Il giovane, allievo di un istituto di Correggio, era in gita a Torino
Voleva entrare nella stanza dei compagni passando dalla finestra

Precipita dal cornicione dell'hotel

Muore studente in gita scolastica.

 la Repubblica del 5/4/2006

 

TORINO - Uno studente di 17 anni, in gita scolastica a Torino, è morto nella notte cadendo dal cornicione dell'Hotel Plaza, che ospitava 43 alunni dell'Istituto per geometri di Correggio (Reggio Emilia).

Il tragico episodio è avvenuto intorno alla mezzanotte. Secondo una prima ricostruzione, il giovane voleva entrare nella stanza dei compagni di classe, accanto alla sua, passando dalla finestra. Mentre si trovava sul cornicione dell'albergo, avrebbe perso l'equilibrio, precipitando nel cortile interno dopo un volo di cinque piani. A nulla sono valsi i soccorsi: il ragazzo è morto sul colpo.

All'origine del terribile incidente, un gioco imprudente, fatto in totale incoscienza. Lo ha confermato anche il miglior amico della vittima, a Torino per un viaggio di due giorni. Ieri sera era troppo presto per andare a dormire, e la gita scolastica è un'occasione per fare baldoria con gli amici. Così il diciassettenne, originario di Carpi (Modena), forse per evitare la 'sorveglianza' degli insegnanti nei corridoi, ha pensato di raggiungere i compagni della stanza accanto dalla finestra. L' albergo, che si trova in una zona semicentrale della città, al quinto piano non ha balconi, ma il cornicione è molto largo, circa 80 centimetri: probabilmente la giovane vittima aveva calcolato di poterlo percorrere senza problemi. All'improvviso, però, ha perso l'equilibrio ed è caduto.
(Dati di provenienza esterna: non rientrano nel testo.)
From an optimization exercise on the open Yosys and OpenROAD flow, aimed at small area and a short achievable clock period; shortcuts taken in it are not production practice.
The RTL was checked by simulation tests, not by an equivalence proof against the original design.
No activity file was given, so power comes from the tool's default toggle rates.

===== flow/design.v =====
module assignment6 (
	output reg [15:0] result1,
	output reg [15:0] result2,
	input wire [7:0] character,
	input wire enable_character,
	input wire clk,
	input wire rst
);
	reg direction;           
	reg [9:0] q;
	reg [3:0] r1, r0;
	reg [3:0] d1, d0;
	wire is_digit = character[7:4] == 4'h3 && (!character[3] || character[2:1] == 2'b00);
	wire is_lr = character == "L" || character == "R";
	wire is_nl = character == 8'h0a;
	wire [3:0] dg = character[3:0];
	function ge3(input [3:0] a, input [3:0] b, input [3:0] c, input integer k);
		ge3 = a > k / 100 || (a == k / 100 && (b > (k / 10) % 10 || (b == (k / 10) % 10 && c >= k % 10)));
	endfunction
	wire [10:0] gt;
	assign gt[0] = 1'b1;
	assign gt[1] = q > 10'd65;
	assign gt[2] = q > 10'd131;
	assign gt[3] = q > 10'd196;
	assign gt[4] = q > 10'd262;
	assign gt[5] = q > 10'd327;
	assign gt[6] = q > 10'd393;
	assign gt[7] = q > 10'd458;
	assign gt[8] = q > 10'd524;
	assign gt[9] = q > 10'd589;
	assign gt[10] = 1'b0;
	wire e =
		(q == 10'd65  && ge3(r1, r0, dg, 536)) ||
		(q == 10'd131 && ge3(r1, r0, dg, 72)) ||
		(q == 10'd196 && ge3(r1, r0, dg, 608)) ||
		(q == 10'd262 && ge3(r1, r0, dg, 144)) ||
		(q == 10'd327 && ge3(r1, r0, dg, 680)) ||
		(q == 10'd393 && ge3(r1, r0, dg, 216)) ||
		(q == 10'd458 && ge3(r1, r0, dg, 752)) ||
		(q == 10'd524 && ge3(r1, r0, dg, 288)) ||
		(q == 10'd589 && ge3(r1, r0, dg, 824));
	wire [9:0] sel, kk;
	genvar gi;
	generate
		for (gi = 0; gi <= 9; gi = gi + 1) begin : g_sel
			assign sel[gi] = gt[gi] && !gt[gi + 1];
		end
		assign kk[0] = sel[0] && !e;
		for (gi = 1; gi <= 9; gi = gi + 1) begin : g_k
			assign kk[gi] = e ? sel[gi - 1] : sel[gi];
		end
	endgenerate
	wire [9:0] ak =
		({10{kk[1]}} & 10'd655) | ({10{kk[2]}} & 10'd286) | ({10{kk[3]}} & 10'd942) |
		({10{kk[4]}} & 10'd573) | ({10{kk[5]}} & 10'd204) | ({10{kk[6]}} & 10'd860) |
		({10{kk[7]}} & 10'd491) | ({10{kk[8]}} & 10'd122) | ({10{kk[9]}} & 10'd778);
	wire [3:0] bk1 =
		({4{kk[1]}} & 4'd3) | ({4{kk[2]}} & 4'd7) | ({4{kk[4]}} & 4'd4) |
		({4{kk[5]}} & 4'd8) | ({4{kk[6]}} & 4'd1) | ({4{kk[7]}} & 4'd5) |
		({4{kk[8]}} & 4'd8) | ({4{kk[9]}} & 4'd2);
	wire [3:0] bk0 =
		({4{kk[1]}} & 4'd6) | ({4{kk[2]}} & 4'd2) | ({4{kk[3]}} & 4'd8) |
		({4{kk[4]}} & 4'd4) | ({4{kk[6]}} & 4'd6) | ({4{kk[7]}} & 4'd2) |
		({4{kk[8]}} & 4'd8) | ({4{kk[9]}} & 4'd4);
	wire b0 = dg < bk0;
	wire [3:0] t0 = dg - bk0;
	wire [3:0] n_r0 = b0 ? t0 + 4'd10 : t0;
	wire [4:0] t1 = {1'b0, r0} - {1'b0, bk1} - b0;
	wire borrow = t1[4];
	wire [3:0] n_r1 = borrow ? t1[3:0] + 4'd10 : t1[3:0];
	wire [9:0] n_q = {q[6:0], 3'b000} + {q[8:0], 1'b0} + {6'd0, r1} + ~ak + {9'd0, !borrow};
	wire r_ge68 = r1 > 4'd6 || (r1 == 4'd6 && r0 >= 4'd8);
	wire r_gt68 = r1 > 4'd6 || (r1 == 4'd6 && r0 > 4'd8);
	wire r_gt36 = r1 > 4'd3 || (r1 == 4'd3 && r0 > 4'd6);
	wire q327 = q == 10'd327;
	wire ge = gt[5] || (q327 && r_ge68);      
	wire flip = gt[5] || (q327 && r_gt68);    
	wire nz = q != 10'd0 || r1 != 4'd0 || r0 != 4'd0;
	wire neg = direction ? ge : (nz && !flip);
	wire f0b = r0 > 4'd6;
	wire [3:0] f0 = 4'd6 - r0 + (f0b ? 4'd10 : 4'd0);
	wire [3:0] f1t = 4'd3 - r1 - f0b;
	wire [3:0] f1 = r_gt36 ? f1t + 4'd10 : f1t;
	wire [3:0] rm1 = flip ? f1 : r1;
	wire [3:0] rm0 = flip ? f0 : r0;
	wire [9:0] qm = flip ? 10'd655 - q - r_gt36 : q;
	wire [3:0] o1 = neg ? 4'd9 - rm1 : rm1;
	wire [3:0] o0 = neg ? 4'd9 - rm0 : rm0;
	wire [4:0] s0 = d0 + o0 + neg;
	wire c0 = s0 > 5'd9;
	wire [3:0] nd0 = c0 ? s0 - 5'd10 : s0;
	wire [4:0] s1 = d1 + o1 + c0;
	wire c1 = s1 > 5'd9;
	wire [3:0] nd1 = c1 ? s1 - 5'd10 : s1;
	wire nd_zero = nd0 == 4'd0 && nd1 == 4'd0;
	wire d_nz = d0 != 4'd0 || d1 != 4'd0;
	wire hit = neg ? d_nz && (!c1 || nd_zero) : c1;
	wire turn = enable_character && is_nl;
	always @(posedge clk) begin
		if (enable_character && is_lr)
			direction <= character[4];    
	end
	always @(posedge clk) begin
		if (rst) begin
			q <= 0;
			r1 <= 0;
			r0 <= 0;
		end else if (enable_character && !is_lr) begin
			if (is_digit) begin
				q <= n_q;
				r1 <= n_r1;
				r0 <= n_r0;
			end else begin
				q <= 0;
				r1 <= 0;
				r0 <= 0;
			end
		end
	end
	always @(posedge clk) begin
		if (rst) begin
			d1 <= 4'd5;
			d0 <= 4'd0;
			result1 <= 0;
			result2 <= 0;
		end else if (turn) begin
			d1 <= nd1;
			d0 <= nd0;
			result1 <= result1 + nd_zero;
			result2 <= result2 + qm + hit;
		end
	end
endmodule
This design comes from an exercise in tuning for small area on the open sky130 flow, not from production work. The RTL was checked by simulation tests, not by an equivalence proof against the original design.

==> flow/design.v (outline; a module is shown in full before it is edited, if it fits) <==
// module complex_sinusoid_ddfs: 80 lines
// module ddfs_rom: 608 lines
// module ddfs_g: 39 lines
// module ddfs_poly: 435 lines
// module ddfs_fa: 3 lines
// module ddfs_ha: 3 lines
// module ddfs_han: 4 lines
module complex_sinusoid_ddfs#(parameter ROM_DEPTH = 2048, ROM_WIDTH = 16)
(
        input wire                           i_clk,
        input wire                           i_rst,
        input wire        [31:0]             i_freq_control,
        input wire        [1:0]              i_invert_out,
        output reg signed [ROM_WIDTH-1:0]    o_real,
        output reg signed [ROM_WIDTH-1:0]    o_imag
);
  // ...
==> flow/flow/run.sh <==
#!/bin/bash
# Layout flow: the standard flow (standard.sh, the ORFS make targets up to
# finish) with these changes:
#  - synthesis runs flow/synth.tcl, which sources synth_recipe.tcl unchanged but
#    has ABC map with flow/abc.script (area-oriented);
#  - the port buffers are sky130_fd_sc_hd__buf_1 cells;
#  - clock tree synthesis uses clkbuf_8 buffers and no dummy loads.
# make's full output goes to flow_make.log here; ORFS keeps each step's log
# under orfs/logs.
set -euo pipefail
export FLOW_SYNTH_TCL=$PWD/synth_recipe.tcl
export CUSTOM_ABC_SCRIPT=$PWD/flow/abc.script
bash standard.sh "SYNTH_SCRIPT=$PWD/flow/synth.tcl" \
  "BUFFER_PORTS_ARGS=-buffer_cell sky130_fd_sc_hd__buf_1" \
  "CTS_ARGS=-sink_clustering_enable -repair_clock_nets -buf_list sky130_fd_sc_hd__clkbuf_8 -dont_use_dummy_load" \
  finish > flow_make.log 2>&1
==> flow/flow/abc.script <==
strash
ifraig
dc2
dch -f
map -a
==> flow/flow/synth.tcl <==
# The standard flow's own synthesis script (synth_recipe.tcl, sourced unchanged), except
# that ABC maps every module with flow/abc.script (area-oriented) instead of
# ORFS's abc_area.script.
proc abc {args} {
  set i [lsearch -exact $args -script]
  lset args [expr { $i + 1 }] $::env(CUSTOM_ABC_SCRIPT)
  yosys abc {*}$args
}
source $::env(FLOW_SYNTH_TCL)
==> flow/standard.sh <==
#!/bin/bash
# synth_recipe.tcl (not shown) runs the flow's synth.tcl, then flattens the netlist and writes it again
# the make line also repeats each setting of config.mk as NAME=value (left out here)
make -C /OpenROAD-flow-scripts/flow DESIGN_CONFIG=/design/flow/config.mk WORK_HOME=/design/flow/orfs CLKGATE_MAP_FILE= SYNTH_SCRIPT=/design/flow/synth_recipe.tcl "${@:-finish}"
==> flow/config.mk <==
export PLATFORM = sky130hd
export DESIGN_NAME = complex_sinusoid_ddfs
export DESIGN_NICKNAME = complex_sinusoid_ddfs
export VERILOG_FILES = /design/flow/design.v
export SDC_FILE = /design/flow/constraint.sdc
export NUM_CORES = 4
export LEC_CHECK = 0
export ABC_AREA = 1
export CAP_MARGIN = 20
export CORE_MARGIN = 2
export CORE_UTILIZATION = 50
export CTS_BUF_LIST = sky130_fd_sc_hd__clkbuf_8
export GPL_TIMING_DRIVEN = 0
export PLACE_DENSITY = 0.65
export SLEW_MARGIN = 20
export SYNTH_HIERARCHICAL = 1
==> flow/constraint.sdc <==
create_clock -name core_clock -period 10.0 [get_ports {i_clk}]
set_input_delay 2.0000 -clock core_clock [delete_from_list [all_inputs] [get_ports {i_clk}]]
set_output_delay 2.0000 -clock core_clock [all_outputs]
set_load 0.01 [all_outputs]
Il corpo, che nel volo dal quinto piano ha sfondato anche una piattaforma in plastica collocata al primo piano, è stato ritrovato nell'area ristorante. I carabinieri hanno raccolto le testimonianze dei compagni della vittima, increduli e disperati, per ricostruire la tragica vicenda.
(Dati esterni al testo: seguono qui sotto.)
Context: an optimization exercise on an open-source flow, tuned for small area, a short achievable clock period and few clock cycles. The choices shown serve that exercise and are no tape-out recipe.
The RTL was checked by simulation tests, not by an equivalence proof against the original design.
Power and IR drop assume default switching activity.

==> flow/design.v <==
module cost_min (
    input CLK,
    input RST,
    input Last,
    input [6:0] cost,
    output reg [9:0] MinCost,
    output reg [3:0] MatchCount,
    output reg Valid
);
    reg [9:0] Accumulator;
    reg [2:0] CheckCounter;
    reg RST_delay_0;
    reg RST_delay_1;
    reg RST_delay_2;
    reg RST_delay_3;
    wire Period_1;
    wire Period_5;
    assign Period_1 = (CheckCounter == 1);
    assign Period_5 = (CheckCounter == 5);
    always @(posedge CLK) begin
        RST_delay_0 <= RST;
        RST_delay_1 <= RST_delay_0;
        RST_delay_2 <= RST_delay_1;
        RST_delay_3 <= RST_delay_2;
    end
    always @(posedge CLK) begin
        if (RST_delay_1) begin
            Accumulator <= 0;
        end else begin
            if (Period_1) Accumulator <= cost;
            else Accumulator <= Accumulator + cost;
        end
    end
    always @(posedge CLK) begin
        if (RST_delay_1) begin
            CheckCounter <= 0;
        end else begin
            if (CheckCounter == 7) CheckCounter <= 0;
            else begin
                CheckCounter <= CheckCounter + 1;
            end
        end
    end
    reg [7:0] last_propagate;
    integer i;
    always @(posedge CLK) begin
        if (RST_delay_1) begin
            for (i = 0; i < 8; i = i + 1) last_propagate[i] <= 0;
            Valid <= 0;
        end else begin
            last_propagate[0] <= Last;
            for (i = 0; i < 7; i = i + 1) last_propagate[i+1] <= last_propagate[i];
            Valid <= last_propagate[7];
        end
    end
    reg [9:0] PreviousAcc;
    always @(posedge CLK) begin
        if (RST_delay_3)
            PreviousAcc <= {10{1'b1}}; 
        else begin
            if (Period_1) PreviousAcc <= Accumulator;
            else;   
        end
    end
    always @(posedge CLK) begin
        if (RST_delay_1) MinCost <= {10{1'b1}};
        else begin
            if (Period_1) begin
                MinCost <= (PreviousAcc < MinCost) ? PreviousAcc : MinCost;
            end else begin
                MinCost <= MinCost;   
            end
        end
    end
    always @(posedge CLK) begin
        if (RST) MatchCount <= 0;
        else begin
            if ((Period_5)) begin
                case ({
                    PreviousAcc < MinCost, PreviousAcc == MinCost
                })
                    2'b10:   MatchCount <= 1;
                    2'b01:   MatchCount <= MatchCount + 1;
                    default: MatchCount <= MatchCount;
                endcase
            end else begin
                MatchCount <= MatchCount;   
            end
        end
    end
endmodule
This design comes from an exercise in tuning for small area and a short achievable clock period on the open sky130 flow, not from production work. Function was checked by simulation only, so behaviour that the tests miss may differ from the original.

==> run.sh <==
#!/bin/bash
# synth_recipe.tcl (not shown) runs the flow's synth.tcl, then flattens the netlist and writes it again
# the make line also repeats each setting of config.mk as NAME=value (left out here)
make -C /OpenROAD-flow-scripts/flow DESIGN_CONFIG=/design/flow/config.mk WORK_HOME=/design/flow/orfs CLKGATE_MAP_FILE= SYNTH_SCRIPT=/design/flow/synth_recipe.tcl finish
==> config.mk <==
export PLATFORM = sky130hd
export DESIGN_NAME = P_MUL
export DESIGN_NICKNAME = P_MUL
export VERILOG_FILES = /design/flow/design.v
export SDC_FILE = /design/flow/constraint.sdc
export NUM_CORES = 4
export LEC_CHECK = 0
export CAP_MARGIN = 20
export CORE_MARGIN = 2
export CORE_UTILIZATION = 40
export SLEW_MARGIN = 20
==> constraint.sdc <==
create_clock -name core_clock -period 10.0 [get_ports {clk}]
set_input_delay 2.0000 -clock core_clock [delete_from_list [all_inputs] [get_ports {clk}]]
set_output_delay 2.0000 -clock core_clock [all_outputs]
set_load 0.01 [all_outputs]
==> design.v <==
module P_MUL(
	in_1,
	in_2,
	in_3,
	in_valid,
	rst_n,
	clk,
    out_valid,
	out
);
input [46:0] in_1, in_2;
input [47:0] in_3;
input in_valid, rst_n, clk;
output reg out_valid;
output reg [95:0] out;
reg [23:0] A1, A2, B1, B2;
reg [95:0] A1B1, A1B2, A2B1, A2B2;
reg out_start;
integer i;
always @(posedge clk or negedge rst_n) begin
	if (!rst_n) begin
		i <= 0;
		out <= 0;
		out_valid <= 0;
		out_start <= 0;
	end else  begin
		if(i != 5)
			i <= i+1;
		else
			out_start <= 1;
		{A1, A2} <= in_1 + in_2;
		{B1, B2} <= in_3;
		A1B1 <= ((A1 * B1) << 48);
		A1B2 <= ((A1 * B2) << 24);
		A2B1 <= ((A2 * B1) << 24);
		A2B2 <= (A2 * B2);
		out <= A1B1 + A1B2 + A2B1 + A2B2;
		out_valid <= out_start;
	end
end
endmodule
==> impl_metrics.json <==
{
  "synth_edf_count": 288,
  "cp.required_ns": 10.39,
  "critPathArrivalTime_ns": 9.03,
  "cts_tree": "done",
  "wl_per_cell_um": 20.60,
  "syn-instance-count": 10060,
  "r2r-end": "A2B1[65]",
  "rsz0062_at_grt": "false",
  "dp_hpwl_um": 211000,
  "areaGrowthSynthToFinish_pct": 8.441,
  "die_y_um": 490.5,
  "final_layout_size_suffix_gt1_share_pct": 3.068,
  "synth_most_common_cell": "inv_1",
  "routed_wl_um": 271900,
  "cp_max_fo": 21,
  "post-cts-setup-buffers": 0,
  "cts_resized": 0,
  "hold_depth": 0,
  "grt_max_degree": 85,
  "relSlewSlack_pct": 20.13,
  "setup_violations": 0,
  "crit_path_max_incr_delay_ns": 0.94,
  "grt_overflow_total": 0,
  "slew_violations": 0,
  "finClkSkew_ns": 0.07551,
  "synth_cell_types": 71,
  "via_per_inst": 5.175,
  "first_pass_iters": 6,
  "die_x_um": 490.5,
  "fin_nets": 12910,
  "vias": 68290,
  "cts_max_level": 2,
  "ant_nets": 0,
  "crit_type": "flop to flop",
  "num_rows": 178,
  "yosysWarnings": 1,
  "clock_latency_ns": 0.71,
  "min_from": "A2B2[1]",
  "hold_viol": 0,
  "post-route-period-util_pct": 86.38,
  "worst_slack_ns": 1.362,
  "grt_first_pass_wirelength_um": 431300,
  "dp_cells": 13090,
  "grt_pass1_vias": 74780,
  "dieArea_mm2": 0.2406,
  "ios": 242,
  "drc": 0,
  "ff2ff_setup_slack_ns": 1.36,
  "syn_area_mm2": 0.09468,
  "ys_seq_elements": 418,
  "crit_chain": "buf_4 -> buf_4 -> nand2_1 -> fa_1 -> inv_1 -> fa_1 -> inv_1 -> fa_1 -> inv_1 -> fa_1 -> fa_1 -> fa_1 -> inv_1 -> fa_1 -> inv_1 -> ha_1 -> o21a_1 -> o211a_1 -> o2111ai_1 -> a211oi_1 -> a21oi_1 -> o21ai_0 -> a221oi_1 -> xnor2_1",
  "synth_largest_area_cell": "fa_1",
  "synthFlopType": "edfxtp_1",
  "gp_congestion": 0.9046,
  "io_buffers": 240,
  "cts_hold_buf": 0,
  "critPathCaptureType": "flop",
  "worstMarginPinSlew_ns": 1.198,
  "async_reset_ff_share_pct": 31.10,
  "setup_tns_ns": 0,
  "numCtsBuffers": 53,
  "status": "complete, no violations",
  "reg2reg_from": "A2[7]",
  "grt_usage_pct": 23.02,
  "syn_area_per_cell_um2": 9.415,
  "initial_core_util_pct": 40.26,
  "hold_path_class": "flop to flop",
  "core-area_mm2": 0.2352,
  "crit_top_cell": "fa_1",
  "drv_cap": 0,
  "cts.sink_count": 418,
  "fmax_mhz": 115.8,
  "worstRegToRegCells": 24,
  "ys_seq_area_share_pct": 12.57,
  "final_cells": 13200,
  "cts_max_path_buffers": 3,
  "antenna_found_initial": 17,
  "drt_first_iter_violations": 5195,
  "hold_end": "out[1]",
  "min_period_ns": 8.638,
  "worstSetupStartpointType": "flop",
  "synthTopCellsByArea": "fa_1 42%, ha_1 10%, edfxtp_1 9.1%",
  "synth_top_area_share_pct": 41.82,
  "clkTransAtPathRegs_ns": 0.07,
  "dp_slack_ns": 1.641,
  "synthesis.nets": 12970,
  "synthTopCellsByCount": "2254 x inv_1, 1978 x fa_1, 1334 x nand2_1, 1153 x and2_1, 793 x ha_1",
  "clock-root-buffer": "clkbuf_16",
  "crit_slowest_cell": "edfxtp_1"
}
==> per-layer routing <==
| layer | track usage (%) | vias up | part of all wire [%] |
|---|---|---|---|
| met1 | 31.95 | 35120 | 43 |
| met5 | 0 | - | 0.016 |
| met3 | 4.214 | 480 | 8.5 |
| met4 | 6.601 | 8 | 3.0 |
| met2 | 36.78 | 2786 | 46 |
| li1 | - | 29890 | - |
==> layout make-up <==
type	instances	area, µm²
Fill cell	22870	132500
Antenna cell	7	17.52
Clock buffer	63	1478
Sequential cell	418	11900
Clock inverter	35	451.7
Tap cell	3150	3941
Timing Repair Buffer	424	4136
Inverter	2254	8461
Multi-Input combinational cell	6846	72280
==> how the worst max path moves through the flow <==
stage	start	end	slack [ns]
after global routing	A2[9]	A2B1[65]	1.05
after detailed placement	A2[7]	A2B1[65]	1.64
after CTS	A2[7]	A2B1[65]	1.53
after floorplan	B2[3]	A2B2[47]	2.81
final	A2[7]	A2B1[65]	1.36
after global placement	B1[1]	A2B1[65]	1.65
==> placed cells by master, fill, tap and decap left out, drive strengths merged, types with 47 or more instances in the layout <==
master | synthesis | layout
inv | 2254 | 2262
fa | 1978 | 1978
nand2 | 1334 | 1334
and2 | 1153 | 1153
ha | 793 | 793
edfxtp | 288 | 288
a21oi | 271 | 271
clkdlybuf4s50 | 0 | 239
xnor2 | 211 | 211
buf | 20 | 185
a21o | 169 | 169
nor2 | 142 | 142
dfrtp | 130 | 130
o21ai | 118 | 118
xor2 | 107 | 107
clkbuf | 518 | 63
nand3 | 58 | 58
nand4 | 55 | 55
o21bai | 47 | 47
==> worst max-delay path: cells and delay by family (launching register included) <==
kind	cells	cell delay [ns]
buffers and inverters	7	1.08
XOR/XNOR	1	0.15
AND/OR/NAND/NOR	1	0.11
AO/OA/AOI/OAI	7	2.10
adder cells (fa/ha/maj)	8	3.94
flip-flops	1	0.94
==> logic make-up (layout without fill, tap and decap cells) <==
logic type	after synthesis	in the layout	synth area share, %
adders and majority gates	2771	2771	52.30
and+or+nand+nor	2937	2937	15.49
DFF	418	418	12.57
xor gates and xnor gates	318	318	2.942
other	0	7	0
AOI/OAI and AO/OA	818	818	5.582
buffers and inverters	2792	2776	11.09
muxes	2	2	0.02115
==> flip-flops by register name (all words and copies together) (netlist names) <==
| signal | flops |
|---|---|
| out | 96 |
| B1 | 24 |
| A2 | 24 |
| out_valid | 1 |
| out_start | 1 |
| A1B1 | 48 |
| B2 | 24 |
| A1B2 | 48 |
| A2B2 | 48 |
| i | 32 |
| A1 | 24 |
| A2B1 | 48 |
==> per-stage QoR <==
stage	area [µm²]	util [%]	hold WS, ns
floorplan	94680	-	0.3306
global placement	100600	42.77	0.3368
detailed placement	100700	42.82	0.3362
CTS	102600	43.64	0.3399
global route	102700	43.65	0.3543
finish	102700	43.65	0.3410

-- what the ideal ports hide --
How much do the figures lean on ideal ports? The routed layout below was timed once more, with nothing changed but the port constraints. Step 1: set_driving_cell puts a clkbuf_16 on clk and a buf_2 on each other input, an assumption about the parent block. Step 2 times the ports against the registers' clock, not the clock port: input delays grow and output delays shrink by t, the midpoint of the rising clock arrivals with the driver on. Slacks: ideal ports / drivers / drivers and shift; pairs: ideal ports / drivers.
t, ns: 0.764
slack for setup (ns): 1.362 / 1.362 / 1.362
worst setup path after step 2: register to register
After both steps this run still meets setup and hold. For this run, drivers alone change the setup slack by 0.000 ns; drivers and shift together by 0.000 ns.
«Da anni si è creato un ‘buco´ nella scuola, e nessuno lavora per colmarlo. E´ la stessa situazione che si verifica, in modo meno drammatico, per i ritardi e le assenze: invece di parlare con i ragazzi, capire perché lo fanno e spiegare perché non devono farlo si aggiunge un controllo in più. E non si risolve nulla». (v.s.)